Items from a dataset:
===== config.mk =====
export PLATFORM = sky130hd
export DESIGN_NAME = att_node_cmp
export DESIGN_NICKNAME = d
export VERILOG_FILES = /design/src/rtl/att_pkg.sv /design/src/rtl/att_node_cmp.sv
export SDC_FILE = /design/constraint.sdc
export NUM_CORES = 1
export LEC_CHECK = 0
export ABC_AREA = 0
export BUFFER_PORTS_ARGS = -buffer_cell sky130_fd_sc_hd__buf_4
export CAP_MARGIN = 20
export CORE_ASPECT_RATIO = 1.4
export CORE_MARGIN = 4
export CORE_UTILIZATION = 40
export DETAILED_ROUTE_END_ITERATION = 8
export PLACE_DENSITY = 0.84
export RECOVER_POWER = 50
export SYNTH_ARGS = -nofsm -noshare
export SYNTH_HDL_FRONTEND = slang
export SYNTH_SLANG_ARGS = --single-unit
export TNS_END_PERCENT = 30

===== constraint.sdc =====
create_clock -name vclk -period 5.3
set_clock_uncertainty 0.1 [all_clocks]
set_input_delay 1.06 -clock vclk [all_inputs]
set_output_delay 1.06 -clock vclk [all_outputs]
set_load 0.1 [all_outputs]

===== src/rtl/att_pkg.sv =====
`default_nettype none

package att_pkg;

    localparam int VAL_W = 48;

    localparam logic [VAL_W-1:0] VAL_MAX = {1'b0, {(VAL_W-1){1'b1}}};
    localparam logic [VAL_W-1:0] VAL_MIN = {1'b1, {(VAL_W-1){1'b0}}};

    typedef enum logic {
        OP_WRITE = 1'b0,
        OP_ADD   = 1'b1
    } op_t;

    typedef enum logic [3:0] {
        S_CLEAR,
        S_IDLE,
        S_LEAF_RD,
        S_MOD,
        S_UP,
        S_Q_RD,
        S_Q_LEAF,
        S_Q_UP,
        S_DONE
    } state_t;

    function automatic logic [VAL_W-1:0] sat_add(input logic [VAL_W-1:0] a,
                                                 input logic [VAL_W-1:0] b);
        logic [VAL_W:0] sum;
        sum = {a[VAL_W-1], a} + {b[VAL_W-1], b};
        if (sum[VAL_W] != sum[VAL_W-1]) begin
            sat_add = sum[VAL_W] ? VAL_MIN : VAL_MAX;
        end else begin
            sat_add = sum[VAL_W-1:0];
        end
    endfunction

endpackage

`default_nettype wire


===== src/rtl/att_node_cmp.sv =====
`default_nettype none

module att_node_cmp #(
    parameter int IDX_W = 10
) (
    input  wire logic [att_pkg::VAL_W-1:0] a_val,
    input  wire logic [IDX_W-1:0]          a_idx,
    input  wire logic [att_pkg::VAL_W-1:0] b_val,
    input  wire logic [IDX_W-1:0]          b_idx,
    input  wire logic                      a_wins_ties,
    output logic      [att_pkg::VAL_W-1:0] win_val,
    output logic      [IDX_W-1:0]          win_idx
);

    import att_pkg::*;

    logic take_a;

    always_comb begin
        take_a = ($signed(a_val) > $signed(b_val)) || ((a_val == b_val) && a_wins_ties);
        win_val = take_a ? a_val : b_val;
        win_idx = take_a ? a_idx : b_idx;
    end

endmodule

`default_nettype wire


==> impl_metrics.tcl <==
set metrics [dict create \
    dr_wl_met3_um 561 \
    final_max_slew_viol_count 0 \
    seqCellArea_um2 0 \
    power_density_nw_per_um2 265.6 \
    setup_viol 0 \
    gr-total-overflow 0 \
    hold_class "in -> out" \
    tightest_slew_ps 351.6 \
    synth.top_cell.area_share 0.3019 \
    critical_path_buf_inv_count 3 \
    ir_worst_vdd_uv 176.8 \
    crit_chain "buf_4, ha_1, a21oi_1, o21ai_1, a2111oi_0, or4b_1, a21o_1, o2111ai_4, buf_12, mux2_2, clkbuf_4" \
    gr-usage-all-layers 0.2039 \
    worstSetupPathType "in -> out" \
    place_congestion 0.7700 \
    synth_area_leaders "ha_1 30%, mux2_2 22%, mux2_4 15%, inv_1 9.1%, a21oi_1 5.0%" \
    final_area_um2 3408 \
    rsz0062_at_grt "false" \
    drtAntennaViolNets 0 \
    io_pins 175 \
    status "finished, final reports clean" \
    totalWireLength_mm 6.553 \
    die_w_um 67.60 \
    required_ps 4140 \
    min_period_ps 5099 \
    ys_seq_area_frac 0 \
    whs_ps 2493 \
    path_max_fanout 35 \
    start_kind "primary input" \
    synth_top_cell_by_area "ha_1" \
    core-area_um2 4842 \
    syn_inst 236 \
    grt_max_degree 36 \
    crit_arrival_ps 3940 \
    fillers 402 \
    wl_per_cell_um 13.88 \
    hpwlAfterDp_mm 6.034 \
    slew_headroom 0.7637 \
    nClkBuffers 0 \
    cp-end-kind "output pin" \
    final.setup.tns_ps 0 \
    start_util 0.4109 \
    drtIter0Drc 30 \
    grt_pass1_wl_mm 10.60 \
    cap_violations 0 \
    first_pass_iters 4 \
    fin_crit_sh 0.9622 \
    path_delay_family "compound AO/OA/AOI/OAI gates" \
    dr_wl_met2_mm 3.704 \
    seq_cells 0 \
    layout-drive-gt1-share 0.5858 \
    avgSynthCellArea_um2 8.430 \
    rows 30 \
    crit_path_top_delay_cell "or4b_1" \
    critPathMaxStageDelay_ps 530 \
    area_delta_synth_final_pct 71.32 \
    p_leak_uw 0.001938 \
    syn_area_um2 1989 \
    yosys_warnings 0 \
    postCtsSetupBuffers 0 \
    wl_met1_mm 2.157 \
    syn_nets 401 \
    routed.top_layer "met4" \
    clock.fmax_ghz 0.1961 \
    vias_per_cell 5.121 \
    die_y_um 91.45 \
    grt_pass1_vias 2667 \
    antennaDiodeCount 0 \
    vias 2417 \
    drc 0 \
    antenna_found_initial 0 \
    hold_viol_final 0 \
    dieArea_um2 6182 \
    synth_cell_types 31 \
    dpl-instance-area_um2 3391 \
    io_buffers 175 \
    nets 575 \
]
layer usage:
| metal | up-vias | GRT usage |
|---|---|---|
| met3 | 12 | 0.02599 |
| met2 | 107 | 0.4330 |
| li1 | 1198 | - |
| met4 | 0 | 0.04230 |
| met1 | 1100 | 0.1879 |
| met5 | - | 0 |
final timing paths:
check,start,endpoint,slack (ps),depth (start not counted)
setup / recovery,a_val[47],win_val[32],200,11
hold / removal,b_idx[4],win_idx[4],2490,3
metrics by stage:
stage | power (uW) | instances | utilization | setup slack [ps]
6_report | 905.2 | 472 | 0.7039 | 200.5
5_1_grt | 945.9 | 472 | 0.7039 | 27.72
4_1_cts | 912.7 | 472 | 0.7003 | 141.1
3_5_place_dp | 910.8 | 472 | 0.7003 | 165.0
3_3_place_gp | 900.0 | 472 | 0.7003 | 324.1
2_1_floorplan | 707.5 | 236 | - | 598.7
area by class of cell:
type / count / area [um^2] / share of cell area
inverter: 48 / 180.2 / 0.05286
timing repair buffer: 178 / 1353 / 0.3968
tap: 64 / 80.08 / 0.02349
multi-input combinational: 182 / 1795 / 0.5268
power breakdown:
group / internal [uW] / switching, uW
clock: 0 / 0
sequential: 0 / 0
combinational: 268 / 637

Assigned task: The expected output is the exact run of lines from the start of the entries through the line with "export LEC_CHECK = 0", inclusive.

Solution to the problem:
===== config.mk =====
export PLATFORM = sky130hd
export DESIGN_NAME = att_node_cmp
export DESIGN_NICKNAME = d
export VERILOG_FILES = /design/src/rtl/att_pkg.sv /design/src/rtl/att_node_cmp.sv
export SDC_FILE = /design/constraint.sdc
export NUM_CORES = 1
export LEC_CHECK = 0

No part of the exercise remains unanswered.